He pushed to his feet to storm off but I grabbed his wrist and tugged. He was not quite up and not quite stable, so he sat back down hard.
“Am I not flattering you enough?” I was, as the poets said, incandescent with fury, or would have been, if I had not been sitting next to an angry cold mage. “Are you even listening to me?”
An explosion like a fusillade of gunfire shook every building in the compound. Vai leaped to his feet. I ran after him as he cut through an archway in the back of the courtyard and into a cobblestoned side yard that ran alongside a warehouse with shattered windows. At first I thought the explosion had blown them out, but I had heard no breaking glass. Although what glass remained in the windows had jagged edges, none littered the ground; it was cleanly swept. Then my mouth went dry, for I saw flames inside the building and heard whistling in tones of the greatest agitation.
Vai flung open a door and plunged in, undoing the top five buttons of the jacket as if he meant to strip off the fine garment before it could be ruined by smoke and ash. The tang of burning made my eyes water. A line of flames hissed down the center of the open space. Smoke billowed from a tabletop. A troll was bent over the table poking at something and apparently oblivious to the fire burning an arm’s length from the hem of its sober gray-and-black dash jacket and the tip of its thick tail. A second troll emerged from a cloud of ashy soot with a glass tube pinned in its talons. Seeing me and Vai, it whistled what sounded like mellifluous birdsong.

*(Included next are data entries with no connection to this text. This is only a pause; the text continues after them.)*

From an optimization exercise on the open Yosys and OpenROAD flow, aimed at small area; shortcuts taken in it are not production practice.
In this exercise RTL edits were held to simulation tests only and were not proved equivalent to the original.
No activity file was given, so power comes from the tool's default toggle rates.

## stk_top
module stk_top (
  input wire logic                   i_clk
, input wire logic                   i_rst
, input wire logic                   i_cmd_vld
, input wire logic [1:0]             i_cmd_engid
, input wire logic                   i_cmd_opcode
, input wire logic [32-1:0]  i_cmd_dat
, output logic                       o_rsp_vld
, output logic [1:0]                 o_rsp_engid
, output logic [1:0]                 o_rsp_status
, output logic                       o_rsp_dat_vld
, output logic [32-1:0]      o_rsp_dat
);
export LEC_CHECK = 0
export CAP_MARGIN = 15
export CORE_MARGIN = 2
export CORE_UTILIZATION = 55
export CTS_BUF_LIST = sky130_fd_sc_hd__clkbuf_16
export CTS_CLUSTER_DIAMETER = 60
export CTS_CLUSTER_SIZE = 25
export PLACE_DENSITY = 0.7
export SLEW_MARGIN = 15
export SYNTH_HIERARCHICAL = 1
export SYNTH_MINIMUM_KEEP_SIZE = 0
create_clock -name core_clock -period 6.0 [get_ports {i_clk}]
standard.sh (not shown) runs the stock make flow with config.mk's settings and CLKGATE_MAP_FILE= SYNTH_SCRIPT=/design/flow/synth_recipe.tcl, a recipe that flattens the netlist after the stock synthesis.
==> flow/flow/run.sh <==
#!/bin/bash
set -o pipefail
export CTS_ARGS="-sink_clustering_enable -repair_clock_nets -sink_clustering_size 25 -sink_clustering_max_diameter 60 -buf_list sky130_fd_sc_hd__clkbuf_16 -dont_use_dummy_load"
bash standard.sh finish > standard_flow.log 2>&1
The starting point produced a clean layout.
Edit:
==> flow/run.sh (new file) <==
#!/bin/bash
# synth_recipe.tcl (not shown) runs the flow's synth.tcl, then flattens the netlist and writes it again
# the make line also repeats each setting of config.mk as NAME=value (left out here)
make -C /OpenROAD-flow-scripts/flow DESIGN_CONFIG=/design/flow/config.mk WORK_HOME=/design/flow/orfs CLKGATE_MAP_FILE= SYNTH_SCRIPT=/design/flow/synth_recipe.tcl finish
--- a/flow/config.mk
+++ b/flow/config.mk
@@ -7,3 +7,3 @@
 export LEC_CHECK = 0
-export CAP_MARGIN = 15
+export CAP_MARGIN = 5
 export CORE_MARGIN = 2
@@ -14,3 +14,3 @@
 export PLACE_DENSITY = 0.7
-export SLEW_MARGIN = 15
+export SLEW_MARGIN = 5
 export SYNTH_HIERARCHICAL = 1
removed: flow/flow/run.sh
removed: flow/standard.sh
What happened: The changed run went through all stages and came out clean. Total power goes up by about 5%. Setup slack gets worse by 0.17 ns. Worst hold slack hardly moves. Sequential power stays flat. Non-clock buffer count goes down by 7. Clock power goes up by 16%. Maximum frequency goes down by 3.9%. First-iteration DRC count goes up by 6.3%. Cell count goes up by 1.5%. Utilization goes up by 0.64 points.
Edit:
==> flow/config.mk (replaced) <==
export PLATFORM = sky130hd
export DESIGN_NAME = stk_top
export DESIGN_NICKNAME = stk_top
export VERILOG_FILES = /design/flow/design.v
export SDC_FILE = /design/flow/constraint.sdc
export NUM_CORES = 4
export LEC_CHECK = 0
export CAP_MARGIN = 20
export CORE_MARGIN = 2
export CORE_UTILIZATION = 40
export SLEW_MARGIN = 20
export SYNTH_HIERARCHICAL = 1
export SYNTH_MINIMUM_KEEP_SIZE = 0
What happened: The changed run completed without violations. Wire length rose by 5.2%. Clock power rose by 37%. Final area went up by 4.4%. Count of clock-buffer cells in the layout increases by 76. Hold slack hardly moves. Via count stays flat. Worst setup slack gains 0.070 ns.
Edit:
--- a/flow/config.mk
+++ b/flow/config.mk
@@ -9,3 +9,6 @@
 export CORE_MARGIN = 2
-export CORE_UTILIZATION = 40
+export CORE_UTILIZATION = 65
+export CTS_BUF_LIST = sky130_fd_sc_hd__clkbuf_4 sky130_fd_sc_hd__clkbuf_8
+export CTS_CLUSTER_SIZE = 30
+export PLACE_DENSITY = 0.75
 export SLEW_MARGIN = 20
After rerunning: The new run completed without violations; power fell by about 5.5%; clock skew is higher by 0.014 ns; setup slack improved by 0.012 ns; final cell count is lower by about 11%.
Edit:
==> flow/flow/run.sh (new file) <==
#!/bin/bash
set -o pipefail
export CTS_ARGS="-sink_clustering_enable -repair_clock_nets -sink_clustering_size 25 -sink_clustering_max_diameter 60 -buf_list sky130_fd_sc_hd__clkbuf_16 -dont_use_dummy_load"
export BUFFER_PORTS_ARGS="-buffer_cell sky130_fd_sc_hd__buf_1"
bash standard.sh finish > standard_flow.log 2>&1
==> flow/standard.sh (new file) <==
#!/bin/bash
# synth_recipe.tcl (not shown) runs the flow's synth.tcl, then flattens the netlist and writes it again
# the make line also repeats each setting of config.mk as NAME=value (left out here)
make -C /OpenROAD-flow-scripts/flow DESIGN_CONFIG=/design/flow/config.mk WORK_HOME=/design/flow/orfs CLKGATE_MAP_FILE= SYNTH_SCRIPT=/design/flow/synth_recipe.tcl "${@:-finish}"
==> flow/config.mk (replaced) <==
export PLATFORM = sky130hd
export DESIGN_NAME = stk_top
export DESIGN_NICKNAME = stk_top
export VERILOG_FILES = /design/flow/design.v
export SDC_FILE = /design/flow/constraint.sdc
export NUM_CORES = 4
export LEC_CHECK = 0
export CAP_MARGIN = 15
export CORE_MARGIN = 2
export CORE_UTILIZATION = 65
export CTS_BUF_LIST = sky130_fd_sc_hd__clkbuf_16
export CTS_CLUSTER_DIAMETER = 60
export CTS_CLUSTER_SIZE = 25
export PLACE_DENSITY = 0.78
export SLEW_MARGIN = 15
export SYNTH_HIERARCHICAL = 1
export SYNTH_MINIMUM_KEEP_SIZE = 0
removed: flow/run.sh
Via count goes down by 2.4%.
Synthesized area does not change.
Register-to-register slack gets better by 0.10 ns.
Combinational power goes down by 5.0%.
Maximum frequency goes up by 2.5%.
Power goes down by 13%.
Wire length goes down by 1.3%.
Edit:
==> flow/flow/run.sh (replaced) <==
#!/bin/bash
set -o pipefail
export CTS_ARGS="-sink_clustering_enable -repair_clock_nets -sink_clustering_size 25 -sink_clustering_max_diameter 60 -buf_list sky130_fd_sc_hd__clkbuf_16 -dont_use_dummy_load"
bash standard.sh finish > standard_flow.log 2>&1
- maximum frequency drops by a few percent
- critical path depth does not change
- via count drops slightly
- area after synthesis stays the same
- flip-flop and latch count does not change

* * *

Setup of job 7463:
The RTL this note starts from:
==> flow/design.v <==
`default_nettype none
package stk_mem_pkg;
  typedef logic [5-1:0] ptr_t;
  typedef logic [4-1:0] line_id_t;
  typedef logic [$clog2(2)-1:0] bankid_t;
  typedef logic [$clog2(4)-1:0] engid_t;
  typedef struct packed {
    line_id_t line;
    bankid_t  bank;
  } ptr_split_t;
  typedef union packed {
    ptr_t       flat;
    ptr_split_t split;
  } ptr_u;
endpackage : stk_mem_pkg
`default_nettype wire
`default_nettype none
package stk_uc_pkg;
  typedef enum logic {
    OPCODE_PUSH = 1'b0,
    OPCODE_POP  = 1'b1
  } opcode_t;
  typedef enum logic [1:0] {
    STATUS_OK    = 2'd0,
    STATUS_FULL  = 2'd1,
    STATUS_EMPTY = 2'd2
  } status_t;
endpackage : stk_uc_pkg
`default_nettype wire
`default_nettype none
`timescale 1ns/1ps
module stk_aoi3 (
  input wire logic [2:0] i_s
, input wire logic [2:0] i_d
, output logic           o_y
);
  assign o_y = !((i_s[0] && i_d[0]) || (i_s[1] && i_d[1]) || (i_s[2] && i_d[2]));
endmodule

Then, with a jolting flash of teeth, it spoke. “No, not toward us. Away.”
Vai jerked a chain from beneath his jacket and ran to the table. I spotted a line of buckets at the wall, some filled with dust and others with water. I grabbed one with water and placed myself at the far end of the line of fire, swinging the bucket back to get the best spray.
Vai had turned at the opposite end of the line of flames, holding a ring within the circle of his thumb and forefinger. The two trolls were bent over the table. Gaius Sanogo and the professora appeared at the door.
Vai shouted, “Cat, no!”
The professora cried, “Not water!”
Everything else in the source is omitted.